§ **Problem requirements**: A single number is required: the count of lines in the entries below that include the word "after".

§ **Data in this exercise**:
=== Section Start ===

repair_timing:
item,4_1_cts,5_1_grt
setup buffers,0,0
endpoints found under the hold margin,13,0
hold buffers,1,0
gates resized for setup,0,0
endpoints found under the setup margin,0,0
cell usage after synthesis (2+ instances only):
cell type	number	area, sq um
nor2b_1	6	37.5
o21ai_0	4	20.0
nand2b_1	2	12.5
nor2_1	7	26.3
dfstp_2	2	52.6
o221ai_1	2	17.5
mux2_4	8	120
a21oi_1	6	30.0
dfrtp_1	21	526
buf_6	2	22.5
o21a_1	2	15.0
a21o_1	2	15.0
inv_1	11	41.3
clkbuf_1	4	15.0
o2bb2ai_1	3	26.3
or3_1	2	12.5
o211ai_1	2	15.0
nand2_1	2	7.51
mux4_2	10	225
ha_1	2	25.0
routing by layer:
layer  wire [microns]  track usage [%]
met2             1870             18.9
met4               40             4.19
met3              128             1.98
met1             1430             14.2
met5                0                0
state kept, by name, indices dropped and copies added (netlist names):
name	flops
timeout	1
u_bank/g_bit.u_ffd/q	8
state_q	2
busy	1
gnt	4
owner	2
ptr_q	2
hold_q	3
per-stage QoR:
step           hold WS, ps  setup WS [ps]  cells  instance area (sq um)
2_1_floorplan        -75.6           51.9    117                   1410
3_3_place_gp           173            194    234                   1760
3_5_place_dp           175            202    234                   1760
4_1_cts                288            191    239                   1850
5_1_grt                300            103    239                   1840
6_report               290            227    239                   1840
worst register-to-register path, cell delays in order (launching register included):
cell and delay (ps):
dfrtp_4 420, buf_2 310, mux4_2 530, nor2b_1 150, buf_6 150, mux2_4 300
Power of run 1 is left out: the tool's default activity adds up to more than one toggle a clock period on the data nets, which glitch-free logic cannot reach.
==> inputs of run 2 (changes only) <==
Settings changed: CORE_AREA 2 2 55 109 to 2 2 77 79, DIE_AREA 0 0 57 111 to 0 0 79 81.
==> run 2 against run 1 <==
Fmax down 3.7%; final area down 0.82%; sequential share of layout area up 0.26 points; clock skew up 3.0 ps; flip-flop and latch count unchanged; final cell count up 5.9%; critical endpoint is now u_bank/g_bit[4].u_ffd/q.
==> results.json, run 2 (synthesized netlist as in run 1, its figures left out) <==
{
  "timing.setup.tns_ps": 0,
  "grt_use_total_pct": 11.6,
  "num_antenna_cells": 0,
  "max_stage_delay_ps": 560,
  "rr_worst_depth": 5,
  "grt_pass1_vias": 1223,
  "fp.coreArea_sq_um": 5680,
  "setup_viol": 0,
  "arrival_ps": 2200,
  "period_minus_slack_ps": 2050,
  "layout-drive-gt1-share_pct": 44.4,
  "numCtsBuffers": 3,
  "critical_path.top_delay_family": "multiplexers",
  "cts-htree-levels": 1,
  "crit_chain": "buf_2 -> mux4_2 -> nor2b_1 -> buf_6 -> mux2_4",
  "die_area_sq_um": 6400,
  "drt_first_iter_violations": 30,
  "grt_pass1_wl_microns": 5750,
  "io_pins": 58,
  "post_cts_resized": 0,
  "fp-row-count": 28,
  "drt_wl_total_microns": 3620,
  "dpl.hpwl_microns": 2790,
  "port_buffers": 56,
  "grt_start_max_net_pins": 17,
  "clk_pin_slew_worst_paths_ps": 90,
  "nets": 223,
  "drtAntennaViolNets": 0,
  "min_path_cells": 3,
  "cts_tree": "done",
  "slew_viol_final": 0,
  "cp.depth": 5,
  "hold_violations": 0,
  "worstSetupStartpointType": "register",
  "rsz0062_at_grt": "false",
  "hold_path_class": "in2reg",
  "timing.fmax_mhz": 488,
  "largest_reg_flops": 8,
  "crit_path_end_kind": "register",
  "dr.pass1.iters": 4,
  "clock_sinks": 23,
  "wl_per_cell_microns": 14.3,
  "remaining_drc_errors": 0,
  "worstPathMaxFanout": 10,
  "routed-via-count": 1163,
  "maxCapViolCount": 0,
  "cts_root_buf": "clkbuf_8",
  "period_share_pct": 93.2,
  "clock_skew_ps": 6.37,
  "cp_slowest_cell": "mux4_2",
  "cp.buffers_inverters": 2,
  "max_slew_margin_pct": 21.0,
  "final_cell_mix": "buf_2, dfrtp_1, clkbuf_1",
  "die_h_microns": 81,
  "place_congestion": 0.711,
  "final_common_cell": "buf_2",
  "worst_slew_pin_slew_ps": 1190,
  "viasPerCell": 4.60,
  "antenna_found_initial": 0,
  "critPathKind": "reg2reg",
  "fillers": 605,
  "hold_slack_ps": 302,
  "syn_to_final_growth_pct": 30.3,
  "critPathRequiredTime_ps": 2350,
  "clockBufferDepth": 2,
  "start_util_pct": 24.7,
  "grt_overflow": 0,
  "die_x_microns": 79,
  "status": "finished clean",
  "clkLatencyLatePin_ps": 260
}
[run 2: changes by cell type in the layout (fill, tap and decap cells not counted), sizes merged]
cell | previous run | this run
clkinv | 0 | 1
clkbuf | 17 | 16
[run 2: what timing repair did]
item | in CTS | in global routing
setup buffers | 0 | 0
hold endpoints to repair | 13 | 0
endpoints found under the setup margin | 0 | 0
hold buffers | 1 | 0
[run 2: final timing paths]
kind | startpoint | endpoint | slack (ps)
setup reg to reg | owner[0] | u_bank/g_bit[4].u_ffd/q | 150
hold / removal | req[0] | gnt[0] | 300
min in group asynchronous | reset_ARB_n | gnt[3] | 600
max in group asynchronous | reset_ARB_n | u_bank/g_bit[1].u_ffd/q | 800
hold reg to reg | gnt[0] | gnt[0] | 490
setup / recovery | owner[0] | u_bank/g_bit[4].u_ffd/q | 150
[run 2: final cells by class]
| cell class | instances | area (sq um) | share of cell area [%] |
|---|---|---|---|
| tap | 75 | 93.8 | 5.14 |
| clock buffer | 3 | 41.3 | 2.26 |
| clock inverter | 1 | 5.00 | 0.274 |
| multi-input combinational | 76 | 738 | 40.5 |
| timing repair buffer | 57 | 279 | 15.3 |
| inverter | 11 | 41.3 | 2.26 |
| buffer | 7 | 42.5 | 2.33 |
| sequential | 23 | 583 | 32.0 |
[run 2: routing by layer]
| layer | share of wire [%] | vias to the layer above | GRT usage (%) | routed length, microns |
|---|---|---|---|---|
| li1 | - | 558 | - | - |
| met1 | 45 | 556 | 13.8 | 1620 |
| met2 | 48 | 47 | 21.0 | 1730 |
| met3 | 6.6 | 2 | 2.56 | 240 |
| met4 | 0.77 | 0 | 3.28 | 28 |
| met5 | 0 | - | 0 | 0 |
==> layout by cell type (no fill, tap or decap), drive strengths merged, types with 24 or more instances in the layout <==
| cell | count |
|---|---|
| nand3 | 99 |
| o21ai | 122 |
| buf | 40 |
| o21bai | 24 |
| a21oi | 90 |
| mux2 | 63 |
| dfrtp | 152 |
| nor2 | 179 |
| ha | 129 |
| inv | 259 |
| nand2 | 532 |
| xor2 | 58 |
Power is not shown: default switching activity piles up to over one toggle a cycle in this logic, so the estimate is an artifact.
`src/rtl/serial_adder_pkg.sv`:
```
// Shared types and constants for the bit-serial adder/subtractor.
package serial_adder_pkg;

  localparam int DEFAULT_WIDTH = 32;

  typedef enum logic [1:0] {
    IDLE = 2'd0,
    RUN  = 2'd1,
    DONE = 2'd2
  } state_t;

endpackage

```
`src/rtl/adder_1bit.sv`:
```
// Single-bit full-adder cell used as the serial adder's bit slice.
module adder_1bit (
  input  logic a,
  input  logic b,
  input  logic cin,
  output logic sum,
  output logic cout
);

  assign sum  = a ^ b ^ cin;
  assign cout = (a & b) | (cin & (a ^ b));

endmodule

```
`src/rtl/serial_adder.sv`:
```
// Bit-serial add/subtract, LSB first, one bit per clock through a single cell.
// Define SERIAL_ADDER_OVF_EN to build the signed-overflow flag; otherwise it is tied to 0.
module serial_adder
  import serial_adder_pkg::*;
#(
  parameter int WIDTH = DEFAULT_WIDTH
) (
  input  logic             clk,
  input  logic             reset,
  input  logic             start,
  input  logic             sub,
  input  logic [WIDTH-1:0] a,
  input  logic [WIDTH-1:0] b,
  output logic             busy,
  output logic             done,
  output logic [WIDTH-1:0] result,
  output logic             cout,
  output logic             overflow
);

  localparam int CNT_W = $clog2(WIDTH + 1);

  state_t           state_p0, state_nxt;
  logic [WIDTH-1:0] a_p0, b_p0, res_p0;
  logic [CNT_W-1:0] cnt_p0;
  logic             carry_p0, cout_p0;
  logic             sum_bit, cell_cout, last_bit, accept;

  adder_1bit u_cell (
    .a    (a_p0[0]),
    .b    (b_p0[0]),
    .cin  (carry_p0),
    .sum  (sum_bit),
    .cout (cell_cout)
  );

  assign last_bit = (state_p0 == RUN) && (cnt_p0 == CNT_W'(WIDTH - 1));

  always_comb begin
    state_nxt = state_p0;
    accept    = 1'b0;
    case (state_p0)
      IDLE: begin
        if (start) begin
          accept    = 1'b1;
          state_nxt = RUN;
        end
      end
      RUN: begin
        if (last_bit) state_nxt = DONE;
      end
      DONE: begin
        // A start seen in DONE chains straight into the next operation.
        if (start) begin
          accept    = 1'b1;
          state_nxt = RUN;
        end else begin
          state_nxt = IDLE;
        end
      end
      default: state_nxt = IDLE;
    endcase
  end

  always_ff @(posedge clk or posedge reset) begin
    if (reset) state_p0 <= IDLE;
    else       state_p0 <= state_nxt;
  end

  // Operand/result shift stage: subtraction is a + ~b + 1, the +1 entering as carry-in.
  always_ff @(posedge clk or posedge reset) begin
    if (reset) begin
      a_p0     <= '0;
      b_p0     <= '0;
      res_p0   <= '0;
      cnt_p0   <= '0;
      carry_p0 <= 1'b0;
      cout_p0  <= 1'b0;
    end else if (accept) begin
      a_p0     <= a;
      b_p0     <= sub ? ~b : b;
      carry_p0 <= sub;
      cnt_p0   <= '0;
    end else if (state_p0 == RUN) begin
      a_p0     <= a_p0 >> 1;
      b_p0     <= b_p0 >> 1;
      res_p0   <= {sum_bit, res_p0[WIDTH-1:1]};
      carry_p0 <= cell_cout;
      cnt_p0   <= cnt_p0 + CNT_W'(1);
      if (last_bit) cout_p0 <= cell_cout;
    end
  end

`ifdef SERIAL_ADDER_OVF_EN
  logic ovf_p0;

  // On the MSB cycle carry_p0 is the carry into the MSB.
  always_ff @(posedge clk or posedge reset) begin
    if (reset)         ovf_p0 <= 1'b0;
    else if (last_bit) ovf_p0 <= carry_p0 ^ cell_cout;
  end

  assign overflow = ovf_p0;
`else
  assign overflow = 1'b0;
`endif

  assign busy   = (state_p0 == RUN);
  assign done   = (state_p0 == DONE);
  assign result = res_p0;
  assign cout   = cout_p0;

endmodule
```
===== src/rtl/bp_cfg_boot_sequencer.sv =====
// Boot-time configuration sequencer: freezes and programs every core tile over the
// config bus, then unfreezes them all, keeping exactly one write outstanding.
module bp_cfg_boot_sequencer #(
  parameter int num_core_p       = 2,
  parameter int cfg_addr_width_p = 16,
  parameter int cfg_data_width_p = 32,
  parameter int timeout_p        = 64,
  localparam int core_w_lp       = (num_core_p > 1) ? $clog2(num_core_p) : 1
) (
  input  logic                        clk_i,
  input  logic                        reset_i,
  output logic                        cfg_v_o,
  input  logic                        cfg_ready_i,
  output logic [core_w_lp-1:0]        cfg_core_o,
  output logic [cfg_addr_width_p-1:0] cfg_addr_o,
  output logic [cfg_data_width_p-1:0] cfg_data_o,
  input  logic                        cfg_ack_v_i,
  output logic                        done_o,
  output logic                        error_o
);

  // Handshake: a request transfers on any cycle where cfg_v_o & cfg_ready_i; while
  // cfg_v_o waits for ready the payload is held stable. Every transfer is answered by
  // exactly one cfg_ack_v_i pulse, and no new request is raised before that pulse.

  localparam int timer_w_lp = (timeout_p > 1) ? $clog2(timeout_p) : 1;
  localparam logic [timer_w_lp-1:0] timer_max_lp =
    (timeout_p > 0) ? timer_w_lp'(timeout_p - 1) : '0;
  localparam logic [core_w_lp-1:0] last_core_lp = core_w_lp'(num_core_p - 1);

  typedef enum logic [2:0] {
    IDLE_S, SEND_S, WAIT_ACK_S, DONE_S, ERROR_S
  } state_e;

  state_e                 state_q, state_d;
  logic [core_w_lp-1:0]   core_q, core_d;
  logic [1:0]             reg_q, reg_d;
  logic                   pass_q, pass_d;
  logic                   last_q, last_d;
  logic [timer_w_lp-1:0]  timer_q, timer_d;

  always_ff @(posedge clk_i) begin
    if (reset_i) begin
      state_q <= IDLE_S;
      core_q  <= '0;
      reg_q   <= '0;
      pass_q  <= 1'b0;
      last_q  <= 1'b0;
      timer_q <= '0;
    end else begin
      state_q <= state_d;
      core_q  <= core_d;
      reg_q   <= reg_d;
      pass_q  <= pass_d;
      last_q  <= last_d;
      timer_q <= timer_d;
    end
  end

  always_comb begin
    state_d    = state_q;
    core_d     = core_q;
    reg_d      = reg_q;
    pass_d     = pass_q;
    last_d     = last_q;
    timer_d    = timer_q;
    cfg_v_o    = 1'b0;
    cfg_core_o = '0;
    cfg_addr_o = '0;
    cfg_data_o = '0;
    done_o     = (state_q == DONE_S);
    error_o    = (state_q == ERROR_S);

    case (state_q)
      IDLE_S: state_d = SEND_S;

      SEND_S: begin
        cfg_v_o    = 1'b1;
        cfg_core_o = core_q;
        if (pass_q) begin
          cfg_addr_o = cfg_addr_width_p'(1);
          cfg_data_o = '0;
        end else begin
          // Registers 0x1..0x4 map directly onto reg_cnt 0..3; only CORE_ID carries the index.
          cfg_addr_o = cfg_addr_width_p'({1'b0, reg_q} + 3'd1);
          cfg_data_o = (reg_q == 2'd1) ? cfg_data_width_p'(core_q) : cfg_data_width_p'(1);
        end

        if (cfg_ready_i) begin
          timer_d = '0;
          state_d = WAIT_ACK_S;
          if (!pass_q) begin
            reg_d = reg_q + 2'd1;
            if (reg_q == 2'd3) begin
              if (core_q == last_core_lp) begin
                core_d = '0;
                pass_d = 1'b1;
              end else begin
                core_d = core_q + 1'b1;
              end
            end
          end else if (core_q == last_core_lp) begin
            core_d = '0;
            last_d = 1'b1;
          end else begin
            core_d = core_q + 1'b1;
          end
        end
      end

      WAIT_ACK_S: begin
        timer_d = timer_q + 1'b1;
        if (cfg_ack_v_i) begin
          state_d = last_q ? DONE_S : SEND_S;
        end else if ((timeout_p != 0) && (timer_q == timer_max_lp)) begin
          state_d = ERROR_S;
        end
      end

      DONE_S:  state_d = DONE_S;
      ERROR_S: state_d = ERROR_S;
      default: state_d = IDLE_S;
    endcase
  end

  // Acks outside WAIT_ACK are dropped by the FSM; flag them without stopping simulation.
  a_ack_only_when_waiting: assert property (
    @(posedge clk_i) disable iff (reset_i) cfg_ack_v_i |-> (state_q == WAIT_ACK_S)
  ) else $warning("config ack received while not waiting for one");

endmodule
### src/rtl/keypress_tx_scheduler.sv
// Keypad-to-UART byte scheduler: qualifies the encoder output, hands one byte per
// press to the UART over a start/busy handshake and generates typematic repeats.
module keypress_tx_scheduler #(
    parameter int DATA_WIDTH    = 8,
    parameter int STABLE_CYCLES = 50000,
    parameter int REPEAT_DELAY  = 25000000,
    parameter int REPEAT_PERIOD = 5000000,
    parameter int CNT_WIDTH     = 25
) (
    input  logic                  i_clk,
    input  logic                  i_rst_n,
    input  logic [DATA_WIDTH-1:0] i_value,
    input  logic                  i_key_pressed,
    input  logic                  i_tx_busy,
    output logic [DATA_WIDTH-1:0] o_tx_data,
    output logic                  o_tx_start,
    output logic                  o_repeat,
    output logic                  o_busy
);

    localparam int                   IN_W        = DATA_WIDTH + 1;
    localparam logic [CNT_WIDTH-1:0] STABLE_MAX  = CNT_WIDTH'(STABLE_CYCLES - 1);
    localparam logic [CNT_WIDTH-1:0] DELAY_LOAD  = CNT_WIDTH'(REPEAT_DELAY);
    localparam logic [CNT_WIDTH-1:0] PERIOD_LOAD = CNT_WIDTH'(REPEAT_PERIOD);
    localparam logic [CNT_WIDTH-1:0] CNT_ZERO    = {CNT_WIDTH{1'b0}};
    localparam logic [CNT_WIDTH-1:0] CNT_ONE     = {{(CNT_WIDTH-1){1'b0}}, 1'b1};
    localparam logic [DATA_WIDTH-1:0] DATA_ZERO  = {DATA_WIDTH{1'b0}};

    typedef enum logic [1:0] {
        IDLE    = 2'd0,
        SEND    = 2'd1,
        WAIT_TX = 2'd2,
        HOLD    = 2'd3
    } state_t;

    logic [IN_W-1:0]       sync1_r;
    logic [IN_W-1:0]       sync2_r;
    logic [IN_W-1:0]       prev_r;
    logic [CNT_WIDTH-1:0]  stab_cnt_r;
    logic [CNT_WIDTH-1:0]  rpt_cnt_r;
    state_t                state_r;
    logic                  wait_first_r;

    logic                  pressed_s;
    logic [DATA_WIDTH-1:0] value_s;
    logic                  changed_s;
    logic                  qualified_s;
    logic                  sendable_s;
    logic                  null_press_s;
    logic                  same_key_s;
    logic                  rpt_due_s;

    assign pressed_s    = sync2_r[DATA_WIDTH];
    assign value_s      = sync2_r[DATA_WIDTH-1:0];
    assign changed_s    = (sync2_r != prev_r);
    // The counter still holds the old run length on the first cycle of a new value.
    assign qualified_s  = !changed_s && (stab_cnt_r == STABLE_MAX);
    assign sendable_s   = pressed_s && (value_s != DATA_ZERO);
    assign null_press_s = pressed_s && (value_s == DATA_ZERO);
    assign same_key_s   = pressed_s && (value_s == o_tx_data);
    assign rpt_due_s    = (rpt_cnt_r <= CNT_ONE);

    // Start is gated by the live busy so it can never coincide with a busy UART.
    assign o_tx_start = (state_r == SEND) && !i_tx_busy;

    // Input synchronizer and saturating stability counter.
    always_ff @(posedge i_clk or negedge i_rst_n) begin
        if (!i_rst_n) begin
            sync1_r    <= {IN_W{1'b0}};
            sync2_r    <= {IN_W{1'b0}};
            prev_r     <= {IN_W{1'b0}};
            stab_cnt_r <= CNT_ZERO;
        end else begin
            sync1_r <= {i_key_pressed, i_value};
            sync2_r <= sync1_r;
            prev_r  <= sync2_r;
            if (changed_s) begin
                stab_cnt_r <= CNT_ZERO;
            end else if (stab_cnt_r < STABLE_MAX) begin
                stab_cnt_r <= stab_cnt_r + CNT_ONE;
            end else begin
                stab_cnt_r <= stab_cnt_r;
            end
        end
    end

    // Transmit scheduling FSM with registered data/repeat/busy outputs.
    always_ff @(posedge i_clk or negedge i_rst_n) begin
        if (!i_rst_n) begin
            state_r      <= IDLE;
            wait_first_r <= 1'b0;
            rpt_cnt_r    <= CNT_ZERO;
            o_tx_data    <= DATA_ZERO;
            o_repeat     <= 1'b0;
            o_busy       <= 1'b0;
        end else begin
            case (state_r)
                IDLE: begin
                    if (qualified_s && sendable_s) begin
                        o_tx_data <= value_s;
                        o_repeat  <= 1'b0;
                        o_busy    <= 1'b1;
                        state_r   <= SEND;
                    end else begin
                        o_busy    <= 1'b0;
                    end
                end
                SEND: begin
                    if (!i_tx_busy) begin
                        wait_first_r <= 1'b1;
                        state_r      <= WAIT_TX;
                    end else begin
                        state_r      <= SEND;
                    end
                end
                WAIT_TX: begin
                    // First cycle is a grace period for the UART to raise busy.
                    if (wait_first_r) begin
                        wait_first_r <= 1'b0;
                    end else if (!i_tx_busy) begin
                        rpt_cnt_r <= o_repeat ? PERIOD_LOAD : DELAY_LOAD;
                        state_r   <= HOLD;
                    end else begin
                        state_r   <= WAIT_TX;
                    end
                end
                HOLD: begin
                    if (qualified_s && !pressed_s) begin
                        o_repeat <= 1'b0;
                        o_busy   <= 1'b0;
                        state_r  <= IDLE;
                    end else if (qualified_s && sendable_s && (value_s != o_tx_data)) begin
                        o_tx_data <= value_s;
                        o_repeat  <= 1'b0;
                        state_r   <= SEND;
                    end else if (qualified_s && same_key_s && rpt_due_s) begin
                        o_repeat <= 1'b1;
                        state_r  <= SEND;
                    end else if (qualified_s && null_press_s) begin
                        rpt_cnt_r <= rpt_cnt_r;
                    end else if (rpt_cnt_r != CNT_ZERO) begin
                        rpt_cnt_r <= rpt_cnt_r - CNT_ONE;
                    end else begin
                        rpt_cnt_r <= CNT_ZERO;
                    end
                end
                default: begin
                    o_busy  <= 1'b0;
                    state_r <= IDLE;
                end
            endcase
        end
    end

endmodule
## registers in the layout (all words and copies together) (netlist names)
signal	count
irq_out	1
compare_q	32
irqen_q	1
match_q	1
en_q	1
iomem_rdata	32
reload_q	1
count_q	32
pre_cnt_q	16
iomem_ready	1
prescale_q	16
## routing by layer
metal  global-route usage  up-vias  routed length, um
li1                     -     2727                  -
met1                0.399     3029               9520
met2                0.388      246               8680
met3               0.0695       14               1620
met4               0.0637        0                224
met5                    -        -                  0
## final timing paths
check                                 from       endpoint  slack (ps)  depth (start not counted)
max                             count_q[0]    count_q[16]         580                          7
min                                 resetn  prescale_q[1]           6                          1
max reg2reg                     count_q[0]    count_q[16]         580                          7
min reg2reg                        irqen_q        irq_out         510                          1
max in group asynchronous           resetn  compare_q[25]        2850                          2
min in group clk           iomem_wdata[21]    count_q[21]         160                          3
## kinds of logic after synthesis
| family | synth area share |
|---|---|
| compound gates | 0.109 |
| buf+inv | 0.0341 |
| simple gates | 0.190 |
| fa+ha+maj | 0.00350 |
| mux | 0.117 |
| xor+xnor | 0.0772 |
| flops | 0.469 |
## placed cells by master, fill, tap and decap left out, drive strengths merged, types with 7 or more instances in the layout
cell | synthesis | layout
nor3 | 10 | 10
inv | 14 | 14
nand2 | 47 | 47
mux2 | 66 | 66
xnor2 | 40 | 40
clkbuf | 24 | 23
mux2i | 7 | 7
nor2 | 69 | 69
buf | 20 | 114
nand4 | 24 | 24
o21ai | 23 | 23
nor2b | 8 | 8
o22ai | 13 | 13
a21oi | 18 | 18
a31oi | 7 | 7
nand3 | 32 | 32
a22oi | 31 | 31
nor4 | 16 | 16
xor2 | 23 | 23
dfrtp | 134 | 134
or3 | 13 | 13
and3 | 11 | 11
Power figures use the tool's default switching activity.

=== Section End ===

§ **Exercise solution**: 2